→ **WHAT THE TASK ASKS**: If a line in the data contains "with", copy it out.
** MATERIALS PROVIDED follows **
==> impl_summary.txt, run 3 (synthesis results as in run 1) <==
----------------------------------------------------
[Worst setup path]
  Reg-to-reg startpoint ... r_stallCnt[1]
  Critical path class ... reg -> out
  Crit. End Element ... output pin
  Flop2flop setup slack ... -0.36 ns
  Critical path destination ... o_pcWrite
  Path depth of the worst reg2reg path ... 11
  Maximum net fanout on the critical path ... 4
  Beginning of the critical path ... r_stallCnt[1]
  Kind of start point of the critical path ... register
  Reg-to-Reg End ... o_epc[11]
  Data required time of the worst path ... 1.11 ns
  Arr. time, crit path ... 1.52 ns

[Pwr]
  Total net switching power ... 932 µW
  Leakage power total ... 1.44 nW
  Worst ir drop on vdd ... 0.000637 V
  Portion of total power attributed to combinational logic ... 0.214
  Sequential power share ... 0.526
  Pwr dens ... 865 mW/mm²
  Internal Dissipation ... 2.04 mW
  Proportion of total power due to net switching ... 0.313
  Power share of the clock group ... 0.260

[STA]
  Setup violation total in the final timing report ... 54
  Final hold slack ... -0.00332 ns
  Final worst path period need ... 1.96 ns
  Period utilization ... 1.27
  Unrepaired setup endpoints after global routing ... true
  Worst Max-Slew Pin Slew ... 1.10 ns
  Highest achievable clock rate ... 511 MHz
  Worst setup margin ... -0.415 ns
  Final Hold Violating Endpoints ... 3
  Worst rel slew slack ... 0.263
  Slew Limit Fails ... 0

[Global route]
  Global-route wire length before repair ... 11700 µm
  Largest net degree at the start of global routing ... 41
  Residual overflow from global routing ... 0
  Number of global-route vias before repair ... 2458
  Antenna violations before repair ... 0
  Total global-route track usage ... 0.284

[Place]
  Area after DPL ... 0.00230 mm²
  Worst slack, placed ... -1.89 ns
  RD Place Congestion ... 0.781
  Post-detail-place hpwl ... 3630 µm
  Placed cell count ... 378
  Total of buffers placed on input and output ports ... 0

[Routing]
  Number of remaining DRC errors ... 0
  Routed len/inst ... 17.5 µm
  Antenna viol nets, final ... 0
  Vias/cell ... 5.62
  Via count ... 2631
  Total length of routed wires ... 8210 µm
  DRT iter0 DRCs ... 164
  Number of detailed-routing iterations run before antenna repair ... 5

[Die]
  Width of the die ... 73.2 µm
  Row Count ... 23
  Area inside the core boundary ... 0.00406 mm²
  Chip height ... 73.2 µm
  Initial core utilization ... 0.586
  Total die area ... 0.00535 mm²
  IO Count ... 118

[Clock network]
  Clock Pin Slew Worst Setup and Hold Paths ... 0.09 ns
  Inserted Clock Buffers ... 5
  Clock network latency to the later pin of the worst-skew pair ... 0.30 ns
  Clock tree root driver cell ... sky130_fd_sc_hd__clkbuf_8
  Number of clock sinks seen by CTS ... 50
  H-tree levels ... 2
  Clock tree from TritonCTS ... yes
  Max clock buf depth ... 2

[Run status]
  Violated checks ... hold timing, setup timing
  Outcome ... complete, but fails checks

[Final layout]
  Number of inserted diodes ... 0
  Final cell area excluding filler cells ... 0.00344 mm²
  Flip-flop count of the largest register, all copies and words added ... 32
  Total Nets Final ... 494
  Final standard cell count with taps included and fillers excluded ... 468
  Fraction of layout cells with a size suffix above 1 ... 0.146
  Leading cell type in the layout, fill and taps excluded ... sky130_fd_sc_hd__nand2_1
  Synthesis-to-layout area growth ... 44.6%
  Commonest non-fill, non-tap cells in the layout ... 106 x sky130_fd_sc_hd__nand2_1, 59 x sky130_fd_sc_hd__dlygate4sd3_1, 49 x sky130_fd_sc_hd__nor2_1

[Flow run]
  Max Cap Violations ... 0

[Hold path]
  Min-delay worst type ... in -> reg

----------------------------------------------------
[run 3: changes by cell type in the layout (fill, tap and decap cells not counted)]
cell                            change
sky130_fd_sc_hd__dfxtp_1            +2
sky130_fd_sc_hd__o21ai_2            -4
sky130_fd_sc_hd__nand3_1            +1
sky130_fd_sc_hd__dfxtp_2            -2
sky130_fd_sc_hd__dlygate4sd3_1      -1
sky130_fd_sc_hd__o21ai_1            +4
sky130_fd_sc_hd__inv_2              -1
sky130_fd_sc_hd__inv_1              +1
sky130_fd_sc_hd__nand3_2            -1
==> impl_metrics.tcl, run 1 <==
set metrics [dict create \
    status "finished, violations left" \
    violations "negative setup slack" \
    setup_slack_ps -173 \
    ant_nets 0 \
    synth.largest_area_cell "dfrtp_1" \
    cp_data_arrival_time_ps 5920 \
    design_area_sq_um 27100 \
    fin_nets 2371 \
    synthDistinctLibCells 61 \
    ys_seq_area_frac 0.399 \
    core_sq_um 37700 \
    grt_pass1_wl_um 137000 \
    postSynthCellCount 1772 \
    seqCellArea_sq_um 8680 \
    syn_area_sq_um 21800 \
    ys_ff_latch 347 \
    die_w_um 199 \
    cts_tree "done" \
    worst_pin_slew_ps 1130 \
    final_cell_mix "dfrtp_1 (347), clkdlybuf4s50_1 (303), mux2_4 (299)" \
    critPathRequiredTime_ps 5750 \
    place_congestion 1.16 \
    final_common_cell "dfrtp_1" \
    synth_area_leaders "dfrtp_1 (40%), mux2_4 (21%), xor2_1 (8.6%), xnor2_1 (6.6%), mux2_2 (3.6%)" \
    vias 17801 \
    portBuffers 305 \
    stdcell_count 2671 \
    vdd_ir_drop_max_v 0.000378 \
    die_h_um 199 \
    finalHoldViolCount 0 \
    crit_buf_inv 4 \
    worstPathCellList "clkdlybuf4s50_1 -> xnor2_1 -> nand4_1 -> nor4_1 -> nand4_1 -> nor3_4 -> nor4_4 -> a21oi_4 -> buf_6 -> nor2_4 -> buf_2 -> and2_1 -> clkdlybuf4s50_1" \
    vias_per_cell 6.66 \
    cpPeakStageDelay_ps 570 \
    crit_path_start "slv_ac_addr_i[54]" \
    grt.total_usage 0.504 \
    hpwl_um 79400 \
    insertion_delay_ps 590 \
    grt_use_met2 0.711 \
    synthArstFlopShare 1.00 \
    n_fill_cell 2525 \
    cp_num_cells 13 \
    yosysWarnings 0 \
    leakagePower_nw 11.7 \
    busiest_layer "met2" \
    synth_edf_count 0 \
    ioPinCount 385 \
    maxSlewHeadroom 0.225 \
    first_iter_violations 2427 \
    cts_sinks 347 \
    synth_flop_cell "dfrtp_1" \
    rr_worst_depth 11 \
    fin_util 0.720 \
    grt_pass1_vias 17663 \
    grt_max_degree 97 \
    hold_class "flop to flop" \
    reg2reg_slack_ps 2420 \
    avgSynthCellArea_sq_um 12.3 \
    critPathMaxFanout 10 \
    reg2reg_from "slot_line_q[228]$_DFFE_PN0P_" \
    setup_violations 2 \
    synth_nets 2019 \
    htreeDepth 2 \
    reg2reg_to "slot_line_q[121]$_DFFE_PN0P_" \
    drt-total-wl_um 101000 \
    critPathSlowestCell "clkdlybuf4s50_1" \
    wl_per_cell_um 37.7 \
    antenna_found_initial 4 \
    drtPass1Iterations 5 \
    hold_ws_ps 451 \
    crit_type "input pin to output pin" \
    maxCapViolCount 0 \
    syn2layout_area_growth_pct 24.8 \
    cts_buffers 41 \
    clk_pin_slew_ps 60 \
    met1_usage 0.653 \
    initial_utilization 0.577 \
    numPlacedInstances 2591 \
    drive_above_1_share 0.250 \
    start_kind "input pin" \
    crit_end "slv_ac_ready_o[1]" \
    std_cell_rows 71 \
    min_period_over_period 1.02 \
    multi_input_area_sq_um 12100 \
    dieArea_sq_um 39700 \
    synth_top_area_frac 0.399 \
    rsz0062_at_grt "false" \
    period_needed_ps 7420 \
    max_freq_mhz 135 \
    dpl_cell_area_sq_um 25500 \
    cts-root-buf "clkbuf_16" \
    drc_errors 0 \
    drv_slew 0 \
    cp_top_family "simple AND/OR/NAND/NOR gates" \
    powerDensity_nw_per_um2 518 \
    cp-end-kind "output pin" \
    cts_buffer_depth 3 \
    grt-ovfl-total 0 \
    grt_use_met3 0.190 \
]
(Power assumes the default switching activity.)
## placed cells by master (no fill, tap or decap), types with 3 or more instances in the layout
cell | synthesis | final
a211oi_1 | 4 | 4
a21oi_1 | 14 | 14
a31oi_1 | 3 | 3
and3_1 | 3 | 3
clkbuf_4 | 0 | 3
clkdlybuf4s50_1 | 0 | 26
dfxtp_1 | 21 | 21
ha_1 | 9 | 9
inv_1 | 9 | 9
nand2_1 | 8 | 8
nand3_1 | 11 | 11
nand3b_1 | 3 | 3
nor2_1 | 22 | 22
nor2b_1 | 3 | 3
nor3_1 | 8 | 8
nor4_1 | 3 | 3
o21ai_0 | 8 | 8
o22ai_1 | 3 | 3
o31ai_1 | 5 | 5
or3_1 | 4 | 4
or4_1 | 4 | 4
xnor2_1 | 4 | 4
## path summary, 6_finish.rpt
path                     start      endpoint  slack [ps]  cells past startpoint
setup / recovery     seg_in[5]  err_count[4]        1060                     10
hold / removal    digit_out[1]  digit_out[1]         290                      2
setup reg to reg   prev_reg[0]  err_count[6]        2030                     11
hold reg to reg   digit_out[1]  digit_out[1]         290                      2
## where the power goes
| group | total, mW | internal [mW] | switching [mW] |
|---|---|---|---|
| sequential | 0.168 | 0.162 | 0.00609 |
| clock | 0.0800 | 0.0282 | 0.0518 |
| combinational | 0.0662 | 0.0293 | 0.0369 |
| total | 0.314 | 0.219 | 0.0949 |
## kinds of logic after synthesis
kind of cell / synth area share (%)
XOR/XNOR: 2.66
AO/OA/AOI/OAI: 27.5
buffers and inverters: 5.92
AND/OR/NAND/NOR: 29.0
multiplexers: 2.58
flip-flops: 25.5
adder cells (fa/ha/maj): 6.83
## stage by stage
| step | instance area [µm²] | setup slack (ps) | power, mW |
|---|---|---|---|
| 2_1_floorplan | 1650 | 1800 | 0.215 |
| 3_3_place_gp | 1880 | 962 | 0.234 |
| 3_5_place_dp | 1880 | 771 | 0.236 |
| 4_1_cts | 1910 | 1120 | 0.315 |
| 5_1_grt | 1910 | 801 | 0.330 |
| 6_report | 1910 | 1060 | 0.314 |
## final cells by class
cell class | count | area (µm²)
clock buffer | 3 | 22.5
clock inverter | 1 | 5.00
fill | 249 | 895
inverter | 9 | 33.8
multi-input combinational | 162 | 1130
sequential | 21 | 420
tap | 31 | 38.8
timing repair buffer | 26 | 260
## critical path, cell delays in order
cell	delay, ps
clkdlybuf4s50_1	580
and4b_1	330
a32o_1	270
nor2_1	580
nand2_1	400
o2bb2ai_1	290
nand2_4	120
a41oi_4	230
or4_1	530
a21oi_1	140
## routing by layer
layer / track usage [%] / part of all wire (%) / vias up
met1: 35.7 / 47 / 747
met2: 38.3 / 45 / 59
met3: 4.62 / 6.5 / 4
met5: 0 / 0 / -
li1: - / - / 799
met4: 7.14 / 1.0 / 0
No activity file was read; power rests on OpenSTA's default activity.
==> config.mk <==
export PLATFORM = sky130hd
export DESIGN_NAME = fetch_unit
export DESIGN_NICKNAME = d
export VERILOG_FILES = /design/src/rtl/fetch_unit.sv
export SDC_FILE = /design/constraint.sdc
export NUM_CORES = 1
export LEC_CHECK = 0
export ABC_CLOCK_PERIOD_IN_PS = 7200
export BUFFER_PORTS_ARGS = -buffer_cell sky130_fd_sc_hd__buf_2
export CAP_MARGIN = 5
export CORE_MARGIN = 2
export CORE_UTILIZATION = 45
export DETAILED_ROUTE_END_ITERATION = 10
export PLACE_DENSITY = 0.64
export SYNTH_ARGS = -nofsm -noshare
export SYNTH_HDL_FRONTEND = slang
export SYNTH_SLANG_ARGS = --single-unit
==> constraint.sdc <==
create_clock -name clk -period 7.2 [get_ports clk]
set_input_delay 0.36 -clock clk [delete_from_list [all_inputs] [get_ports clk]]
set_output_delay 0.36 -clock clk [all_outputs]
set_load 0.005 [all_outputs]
** End of MATERIALS PROVIDED **
→ **EXPECTED OUTPUT**:
  Final standard cell count with taps included and fillers excluded ... 468
  Fraction of layout cells with a size suffix above 1 ... 0.146
## placed cells by master (no fill, tap or decap), types with 3 or more instances in the layout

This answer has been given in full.